3.2 Semi-supervised and Unsupervised Techniques
Unlike supervised algorithms, semi-supervised techniques small amount of seed instances for training. Most important contribution in this direction was by Yarowsky’s [11] using decision list for disambiguation. His algorithm starts with some training examples representative, called seed set, for each sense These examples are extracted using seed collocations that are strong indicator of a particular sense. Then a supervised algorithm is used to identify collocations within the user-specified window that reliably partition the seed training data. These collocations are ranked using the log-likelihood ratio. The set of collocations having log-likelihood ratio higher than a set threshold constitute the decision list. The resulting classifier is then applied on the entire sample set to tag additional instances and new collocations are extracted from the tagged instances. The process is iterated until convergence. exploited two powerful properties of human language Yarowsky additionally applied two important properties of natural languages to tag remaining instances:
1. One sense per discourse: The sense of a target word is highly consistent within any given document or discourse.
2. One sense per collocation: Nearby words provide strong and consistent clues to the sense of a target word, conditional on relative distance, order and syntactic relationship.
A completely unsupervised sense disambiguation algorithm can only discriminate word senses without assigning sense tags. These algorithms require manual evaluation, as the sense clusters derived by these algorithms may not match the actual senses. The existing unsupervised WSD works are based on contextual clustering, word
clustering [15] or graph-based approaches. Lin [15] clustered two words if they share some syntactic relationship. If in a context w1, w2, w3, …, wn represents the content words and w represent the target word, then the similarity between w and wi is determined by the information content of their syntactic features. Co-occurrence graph based clustering uses graphs instead of vectors. Nodes in the graph correspond to words and the edges correspond to syntactic relation between them.
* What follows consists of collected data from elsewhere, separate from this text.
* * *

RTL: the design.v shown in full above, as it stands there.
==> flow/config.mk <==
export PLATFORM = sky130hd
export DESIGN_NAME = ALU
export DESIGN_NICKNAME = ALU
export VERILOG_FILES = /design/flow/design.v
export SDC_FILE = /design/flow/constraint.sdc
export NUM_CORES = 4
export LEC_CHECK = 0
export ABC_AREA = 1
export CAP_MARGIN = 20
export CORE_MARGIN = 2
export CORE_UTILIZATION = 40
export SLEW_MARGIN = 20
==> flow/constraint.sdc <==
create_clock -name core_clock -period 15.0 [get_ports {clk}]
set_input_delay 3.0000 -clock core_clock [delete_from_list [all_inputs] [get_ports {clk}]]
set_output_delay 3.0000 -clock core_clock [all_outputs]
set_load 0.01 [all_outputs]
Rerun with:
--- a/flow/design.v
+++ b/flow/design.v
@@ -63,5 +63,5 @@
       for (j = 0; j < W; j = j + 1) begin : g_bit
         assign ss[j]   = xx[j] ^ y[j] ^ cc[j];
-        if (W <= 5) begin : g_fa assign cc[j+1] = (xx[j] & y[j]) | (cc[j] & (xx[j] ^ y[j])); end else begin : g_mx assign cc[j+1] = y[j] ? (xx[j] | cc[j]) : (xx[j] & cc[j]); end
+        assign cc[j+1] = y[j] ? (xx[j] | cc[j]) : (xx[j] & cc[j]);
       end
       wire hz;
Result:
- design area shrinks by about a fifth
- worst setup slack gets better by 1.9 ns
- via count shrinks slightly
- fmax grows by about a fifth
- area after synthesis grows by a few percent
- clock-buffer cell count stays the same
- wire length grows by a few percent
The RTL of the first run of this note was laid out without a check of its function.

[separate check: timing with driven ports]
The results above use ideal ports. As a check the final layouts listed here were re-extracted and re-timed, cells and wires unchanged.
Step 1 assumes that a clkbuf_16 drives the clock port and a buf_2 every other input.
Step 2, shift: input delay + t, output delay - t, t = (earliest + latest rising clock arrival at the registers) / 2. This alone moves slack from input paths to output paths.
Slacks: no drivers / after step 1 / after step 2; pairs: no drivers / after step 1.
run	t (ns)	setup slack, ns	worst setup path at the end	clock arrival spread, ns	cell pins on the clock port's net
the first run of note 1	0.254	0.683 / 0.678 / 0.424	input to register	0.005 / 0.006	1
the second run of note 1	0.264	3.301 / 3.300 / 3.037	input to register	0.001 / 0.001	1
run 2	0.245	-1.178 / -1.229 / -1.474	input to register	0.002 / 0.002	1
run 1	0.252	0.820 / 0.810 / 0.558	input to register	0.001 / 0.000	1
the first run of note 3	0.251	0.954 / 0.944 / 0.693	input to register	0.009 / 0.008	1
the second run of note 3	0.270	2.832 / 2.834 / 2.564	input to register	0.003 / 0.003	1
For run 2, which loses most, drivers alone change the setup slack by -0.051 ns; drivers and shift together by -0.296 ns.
This is an optimization exercise on Yosys and OpenROAD, whose aim is small area and a short achievable clock period, not a production implementation.
At most, simulation tests tie the RTL to the original design; equivalence was not proved.
Power and IR drop assume default switching activity.

## epsilon
==> flow/design.v <==
`timescale 1ns/1ns
module MyCIC
(
	input  wire        clk,
	input  wire [23:0] x,        
	input  wire [3:0]  v,        
	input  wire [3:0]  r,        
	input  wire        rn,       
	input  wire [8:0]  e,        
	input  wire [4:2]  f,        
	input  wire [3:0]  qoh,      
	input  wire [3:0]  rsh,      
	input  wire        hg,       
	output wire [23:0] out_data
);
	reg [9:0] x1d;
	reg       sg2, sg3;
	always @(posedge clk) begin
		x1d <= x[23:14];
		sg2 <= x1d[9];
		sg3 <= sg2;
	end
	wire [13:0] xs0 = x[13:0];
	wire [13:0] xs1 = {{4{x1d[9]}}, x1d};
	wire [13:0] xs2 = {14{sg2}};
	wire [11:0] xs3 = {12{sg3}};
	reg [13:0] i1c0, i1c1, i1c2; reg [11:0] i1c3;
	reg [13:0] i2c0, i2c1, i2c2; reg [11:0] i2c3;
	reg [13:0] i3c0, i3c1, i3c2; reg [11:0] i3c3;
	reg [13:0] i4c0, i4c1, i4c2; reg [11:0] i4c3;
	reg [2:0] c1, c2, c3, c4;
	wire [14:0] s1c0 = i1c0 + (xs0 & {14{v[0]}});
	wire [14:0] s1c1 = i1c1 + (xs1 & {14{v[1]}}) + c1[0];
	wire [14:0] s1c2 = i1c2 + (xs2 & {14{v[2]}}) + c1[1];
	wire [11:0] s1c3 = i1c3 + (xs3 & {12{v[3]}}) + c1[2];
	wire [14:0] s2c0 = i2c0 + (i1c0 & {14{v[0]}});
	wire [14:0] s2c1 = i2c1 + (i1c1 & {14{v[1]}}) + c2[0];
	wire [14:0] s2c2 = i2c2 + (i1c2 & {14{v[2]}}) + c2[1];
	wire [11:0] s2c3 = i2c3 + (i1c3 & {12{v[3]}}) + c2[2];
	wire [14:0] s3c0 = i3c0 + (i2c0 & {14{v[0]}});
	wire [14:0] s3c1 = i3c1 + (i2c1 & {14{v[1]}}) + c3[0];
	wire [14:0] s3c2 = i3c2 + (i2c2 & {14{v[2]}}) + c3[1];
	wire [11:0] s3c3 = i3c3 + (i2c3 & {12{v[3]}}) + c3[2];
	wire [14:0] s4c0 = (i4c0 & {14{~e[0]}}) + (i3c0 & {14{v[0]}});
	wire [14:0] s4c1 = (i4c1 & {14{~e[1]}}) + (i3c1 & {14{v[1]}}) + c4[0];
	wire [14:0] s4c2 = (i4c2 & {14{~e[2]}}) + (i3c2 & {14{v[2]}}) + c4[1];
	wire [11:0] s4c3 = (i4c3 & {12{~e[3]}}) + (i3c3 & {12{v[3]}}) + c4[2];
	always @(posedge clk) begin
		i1c0 <= r[0] ? s1c0[13:0] : 14'd0;
		i1c1 <= r[1] ? s1c1[13:0] : 14'd0;
		i1c2 <= r[2] ? s1c2[13:0] : 14'd0;
		i1c3 <= r[3] ? s1c3       : 12'd0;
		i2c0 <= r[0] ? s2c0[13:0] : 14'd0;
		i2c1 <= r[1] ? s2c1[13:0] : 14'd0;
		i2c2 <= r[2] ? s2c2[13:0] : 14'd0;
		i2c3 <= r[3] ? s2c3       : 12'd0;
		i3c0 <= r[0] ? s3c0[13:0] : 14'd0;
		i3c1 <= r[1] ? s3c1[13:0] : 14'd0;
		i3c2 <= r[2] ? s3c2[13:0] : 14'd0;
		i3c3 <= r[3] ? s3c3       : 12'd0;
		i4c0 <= r[0] ? s4c0[13:0] : 14'd0;
		i4c1 <= r[1] ? s4c1[13:0] : 14'd0;
		i4c2 <= r[2] ? s4c2[13:0] : 14'd0;
		i4c3 <= r[3] ? s4c3       : 12'd0;
		c1 <= {s1c2[14], s1c1[14], s1c0[14]};
		c2 <= {s2c2[14], s2c1[14], s2c0[14]};
		c3 <= {s3c2[14], s3c1[14], s3c0[14]};
		c4 <= {s4c2[14], s4c1[14], s4c0[14]};
	end
	wire [13:0] cap = ({14{e[0]}} & i4c0) | ({14{e[1]}} & i4c1) |
	                  ({14{e[2]}} & i4c2) | ({14{e[3]}} & {2'b00, i4c3});
	wire a2 = e[1] | e[2] | e[3] | e[4];
	wire a3 = e[2] | e[3] | e[4] | e[5];
	wire a4 = e[3] | e[4] | e[5] | e[6];
	reg [55:0] pd1, pd2, pd3;    
	reg [13:0] t1, t2, t3, t4, h;
	reg        b2, b3, b4;
	wire [14:0] d2 = {1'b0, t1}  - {1'b0, pd1[13:0] & {14{~f[2]}}} - b2;
	wire [14:0] d3 = {1'b0, t2}  - {1'b0, pd2[13:0] & {14{~f[3]}}} - b3;
	wire [14:0] d4 = {1'b0, t3}  - {1'b0, pd3[13:0] & {14{~f[4]}}} - b4;
	always @(posedge clk) begin
		if (a2) pd1 <= {t1,  pd1[55:14]};
		if (a3) pd2 <= {t2,  pd2[55:14]};
		if (a4) pd3 <= {t3,  pd3[55:14]};
		t1 <= cap;
		t2 <= d2[13:0];
		t3 <= d3[13:0];
		b2 <= a2 & d2[14];
		b3 <= a3 & d3[14];
		b4 <= a4 & d4[14];
		if (a4)
			t4 <= e[6] ? {{2{d4[11]}}, d4[11:0]} : d4[13:0];
		else
			t4 <= {14{t4[13]}};
		h <= t4;
	end
	wire [27:0] cat = {t4, h};
	wire [13:0] ral = cat >> rsh;
	wire ld_lo = (qoh[0] & e[5]) | (qoh[1] & e[6]) | (qoh[2] & e[7]) | (qoh[3] & e[8]);
	wire ld_hi = (qoh[0] & e[6]) | (qoh[1] & e[7]) | (qoh[2] & e[8]) | (hg & e[8]);
	reg [23:0] o, p1, p2;
	always @(posedge clk) begin
		if (!rn) begin
			o  <= 24'd0;
			p1 <= 24'd0;
			p2 <= 24'd0;
		end else begin
			if (ld_lo) o[13:0]  <= ral;
			if (ld_hi) o[23:14] <= ral[9:0];
			if (e[4]) begin
				p1 <= o;
				p2 <= p1;
			end
		end
	end
	assign out_data = p2;
endmodule
From an optimization exercise on the open Yosys and OpenROAD flow, aimed at small area and a short achievable clock period; shortcuts taken in it are not production practice.
Where RTL was checked, it was by simulation tests only, not by an equivalence proof against the original.
Power figures rest on the tool's default switching activity, not on a simulated workload.

Design softmax, start of the top module:
module softmax (clk, out, in, lut_wr, execute, fetch, reset, mode);
Settings: LEC_CHECK=0, CAP_MARGIN=60, CORE_MARGIN=2, CORE_UTILIZATION=65, CTS_CLUSTER_DIAMETER=100, CTS_CLUSTER_SIZE=24, SLEW_MARGIN=80; clock period 33.0 ns.
standard.sh (not shown) runs the stock make flow with config.mk's settings and CLKGATE_MAP_FILE= SYNTH_SCRIPT=/design/flow/synth_recipe.tcl, a recipe that flattens the netlist after the stock synthesis.
==> flow/flow/run.sh <==
#!/bin/bash
# The standard layout, with stronger port buffers than the flow's default
# choice (a delay cell), so that the output ports are driven by a plain buffer.
set -euo pipefail
export BUFFER_PORTS_ARGS="-buffer_cell sky130_fd_sc_hd__buf_4"
bash standard.sh > standard.log 2>&1
The starting point went through all stages and came out clean.
Change:
CAP_MARGIN = 40   (was 60)
SLEW_MARGIN = 40   (was 80)
Effect:
- worst setup slack loses 0.0086 ns
- clock skew fell by 0.017 ns
- cell count falls by 5.3%
- power drops by 4.4%
Function was not checked in any run of this note: the RTL went through the layout flow alone.


softmax, a different RTL version from the one above (not shown whole).
Size: roughly 5600 cells after synthesis, about 140 I/O pins.
export LEC_CHECK = 0
export CAP_MARGIN = 40
export CORE_MARGIN = 2
export CORE_UTILIZATION = 72
export CTS_CLUSTER_DIAMETER = 100
export CTS_CLUSTER_SIZE = 16
export SLEW_MARGIN = 40
create_clock -name core_clock -period 33.0 [get_ports {clk}]
Scripts as last shown in full above: flow/flow/run.sh
==> next run, changes <==
Settings changed: CAP_MARGIN 40 to 20, CORE_UTILIZATION 72 to 65, CTS_CLUSTER_SIZE 16 to 24.
What happened: The new run produced a clean layout. Clock-buffer cell count came out lower by 43. Sequential share of layout area came out higher by 0.23 points. Power came out lower by 3.9%. Synthesized cell count does not change. Cell count came out higher by about 1.5%.
What follows belongs to an exercise in optimizing a design on an open flow for small area and a short achievable clock period; a production flow would make more cautious choices.
Where RTL was checked, it was by simulation tests only, not by an equivalence proof against the original.

==> flow/design.v (excerpt) <==
module gte_mac123 (
   input  wire               clk,
   input  wire               reset,
   input  wire               trigger,
   input  wire signed [31:0] mul1,
   input  wire signed [31:0] mul2,
   input  wire signed [44:0] add,
   input  wire               sub,
   input  wire               swap,
   input  wire               save_shifted,
   input  wire               use_ir,
   input  wire               ir_shift,
   input  wire               ir_shift_flag,
   input  wire               sat_ir,
   input  wire               sat_ir_flag,
   input  wire               use_result,
   output wire signed [31:0] mac_result,
   output reg                mac_writeback,
   output wire signed [15:0] ir_result,
   output reg                ir_writeback,
   output reg  signed [44:0] mac_last,
   output wire signed [31:0] mac_shifted,
   output wire               flag_mac_uf,
   output wire               flag_mac_of,
   output wire               flag_ir
);
export LEC_CHECK = 0
export ABC_AREA = 1
export CAP_MARGIN = 20
export CORE_MARGIN = 2
export CORE_UTILIZATION = 40
export SLEW_MARGIN = 20
export SYNTH_HIERARCHICAL = 1
create_clock -name core_clock -period 14.0 [get_ports {clk}]
standard.sh (not shown) runs the stock make flow with config.mk's settings and CLKGATE_MAP_FILE= SYNTH_SCRIPT=/design/flow/synth_recipe.tcl, a recipe that flattens the netlist after the stock synthesis.
==> flow/flow/run.sh <==
#!/bin/bash
# The standard layout (the standard.sh with its unchanged synthesis) with two
# changes to how the layout is made: the port buffers are plain buffers
# (sky130_fd_sc_hd__buf_1) instead of the delay cells buffer_ports picks by
# default, and ORFS's timing repair is asked for a setup margin past what the
# clock period needs. The clock and constraints are the design's.
# make's full output goes to make_finish.log in the work folder.
set -euo pipefail
here="$(cd "$(dirname "${BASH_SOURCE[0]}")/.." && pwd)"
cd "$here"
bash ./standard.sh "BUFFER_PORTS_ARGS=-buffer_cell sky130_fd_sc_hd__buf_1" \
  SETUP_SLACK_MARGIN=7.0 finish > make_finish.log 2>&1
Rerun with:
--- a/flow/design.v
+++ b/flow/design.v
@@ -860,27 +860,25 @@
          ir_writeback  <= 1'b0;
       end else begin
          mac_writeback <= trigger;
          ir_writeback  <= trigger & use_ir;
       end
    end
    wire [43:0] s3, c3;
    generate for (gj = 0; gj < 44; gj = gj + 1) begin : csa
       mac_fa u_fa (.a(a_r[gj]), .b(ps_r[gj]), .c(pc_r[gj]), .s(s3[gj]), .co(c3[gj]));
    end endgenerate
    wire [43:0] vb = {c3[42:0], cin_r};
-   wire [43:0] vg, vh;
-   generate for (gj = 0; gj < 44; gj = gj + 1) begin : cpa_in
-      mac_ha u_ha (.a(s3[gj]), .b(vb[gj]), .s(vh[gj]), .co(vg[gj]));
-   end endgenerate
-   wire [43:0] vp = vh;          
+   wire [43:0] vg = s3 & vb;
+   wire [43:0] vp = s3 | vb;
+   wire [43:0] vh = s3 ^ vb;
    wire va_g0_1 = vg[1] | (vp[1] & vg[0]);
    wire va_p0_1 = vp[1] & vp[0];
    wire va_g0_3 = vg[3] | (vp[3] & vg[2]);
    wire va_p0_3 = vp[3] & vp[2];
    wire va_g0_5 = vg[5] | (vp[5] & vg[4]);
    wire va_p0_5 = vp[5] & vp[4];
    wire va_g0_7 = vg[7] | (vp[7] & vg[6]);
    wire va_p0_7 = vp[7] & vp[6];
    wire va_g0_9 = vg[9] | (vp[9] & vg[8]);
    wire va_p0_9 = vp[9] & vp[8];
    wire va_g0_11 = vg[11] | (vp[11] & vg[10]);
@@ -1181,30 +1179,37 @@
    wire pcy_p3_4 = pcy_p1_20 & pcy_p2_8;
    wire pcy_g4_0 = pcy_g3_2 | (pcy_p3_2 & pcy_g3_0);
    wire pcy_p4_0 = pcy_p3_2 & pcy_p3_0;
    wire pcy_g5_0 = pcy_g3_4 | (pcy_p3_4 & pcy_g4_0);
    wire pcy_p5_0 = pcy_p3_4 & pcy_p4_0;
    wire [43:0] vcy = {va_g5_43, va_g5_42, va_g5_41, va_g5_40, va_g5_39, va_g5_38, va_g5_37, va_g5_36, va_g5_35, va_g5_34, va_g5_33, va_g5_32, va_g4_31, va_g4_30, va_g4_29, va_g4_28, va_g4_27, va_g4_26, va_g4_25, va_g4_24, va_g4_23, va_g4_22, va_g4_21, va_g4_20, va_g4_19, va_g4_18, va_g4_17, va_g4_16, va_g3_15, va_g3_14, va_g3_13, va_g3_12, va_g3_11, va_g3_10, va_g3_9, va_g3_8, va_g2_7, va_g2_6, va_g2_5, va_g2_4, va_g1_3, va_g1_2, va_g0_1, vg[0]};              
    wire [43:0] vci = {vcy[42:0], 1'b0};       
    wire [43:0] pg = ps_r & pc_r;
    wire [43:0] pp_ = ps_r | pc_r;
    wire        pcarry = pcy_g5_0;
    wire        T44 = c3[43] ^ vcy[43] ^ z44_r ^ pcarry;
-   assign R = {T44, (vh ^ {44{inv_r}}) ^ vci};
+   wire [43:0] V = vh ^ vci;
+   assign R = {T44, V ^ {44{inv_r}}};
    assign mac_shifted = R[43:12];
    assign mac_result  = save_shifted_r ? R[43:12] : R[31:0];
    assign flag_mac_uf = mac_writeback & R[44] & ~R[43];
    assign flag_mac_of = mac_writeback & ~R[44] & R[43];
+   wire [43:0] vp1 = {vp[42:0], 1'b0};
+   wire [43:0] vg1 = {vg[42:0], 1'b0};
+   wire lo_z = &(~(vh[31:16] ^ vp1[31:16]));
+   wire lo_o = &(vh[31:16] ^ vg1[31:16]);
+   wire hi_z = &(~(vh[43:28] ^ vp1[43:28]));
+   wire hi_o = &(vh[43:28] ^ vg1[43:28]);
+   wire lo_big = ~(V[15] ? lo_o : lo_z);
+   wire hi_big = ~(V[27] ? hi_o : hi_z);
    wire lo_neg = R[31], hi_neg = R[43];
-   wire lo_big = ~(&R[31:15]) & (|R[31:15]);
-   wire hi_big = ~(&R[43:27]) & (|R[43:27]);
    wire        v_neg  = IRshift_1 ? hi_neg : lo_neg;
    wire        v_big  = IRshift_1 ? hi_big : lo_big;
    wire [15:0] v_low  = IRshift_1 ? R[27:12] : R[15:0];
    assign ir_result = ~ir_writeback ? 16'h0000 :
                       (satIR_1 & v_neg)  ? 16'h0000 :
                       v_big ? (v_neg ? 16'h8000 : 16'h7FFF) : v_low;
    wire        w_neg  = IRshiftFlag_1 ? hi_neg : lo_neg;
    wire        w_big  = IRshiftFlag_1 ? hi_big : lo_big;
    assign flag_ir = ir_writeback & ((satIRFlag_1 & w_neg) | w_big);
 endmodule
 module mac_fa (input wire a, input wire b, input wire c, output wire s, output wire co);
The changed run finished clean.
Sequential share of layout area fell by 0.60 points.
Final area rises by about 4%.
Fmax hardly moves.
Critical path depth falls by 9.
Non-clock buffer count fell by 25.
Register-to-register slack gets worse by 0.49 ns.
Utilization shrinks by 1.7 points.
Setup slack gets worse by 0.0046 ns.
Area after synthesis is higher by 7.9%.
Worst hold slack barely changes.
Die area came out higher by about 8%.
Function not checked in the second run of this note: the RTL went through the layout flow alone.

==> re-timing with driven ports <==
In the flow no input, the clock included, has a driving cell. The finished layouts below were timed again as built, in two steps.
Step 1 sets driving cells, clkbuf_16 on the clock port and buf_2 on the other inputs (assumed; they add their load-dependent delay and slew).
Step 2 adds t to the input delays and takes it off the output delays; t is the mean of the earliest and latest rising clock arrival at the registers after step 1. Input paths then give back, and output paths get back, about the clock's delay inside the block.
Slacks: ideal / step 1 / step 2; pairs: ideal / step 1.
run | t, ns | slack for setup (ns) | cell pins on the clock port's net
the first run | 0.534 | 7.098 / 7.047 / 6.603 | 1
the second run | 0.541 | 7.094 / 7.123 / 6.582 | 1
After both steps every run listed still meets setup and hold. For the second run, which loses most, drivers alone change the setup slack by +0.029 ns; drivers and shift together by -0.512 ns.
One notable algorithm using co-occurrence graph based approach is Hyperlex, proposed by Veronis [28]. In this algorithm first a co-occurrence graph is built, such that the nodes are words occurring in the paragraphs of text corpus and edges between a pair of words are added to the graph if they co- occur in same paragraph. The relative co-occurrence frequency of the two words connected by an edge is used to assign weight to that edge. Then an iterative algorithm is applied and the node with highest relative degree is selected as a hub. The hubs are linked to the target word with zero weight edges and the minimum spanning tree (MST) of the entire graph is computed. The MST is used to disambiguate instances of the target word.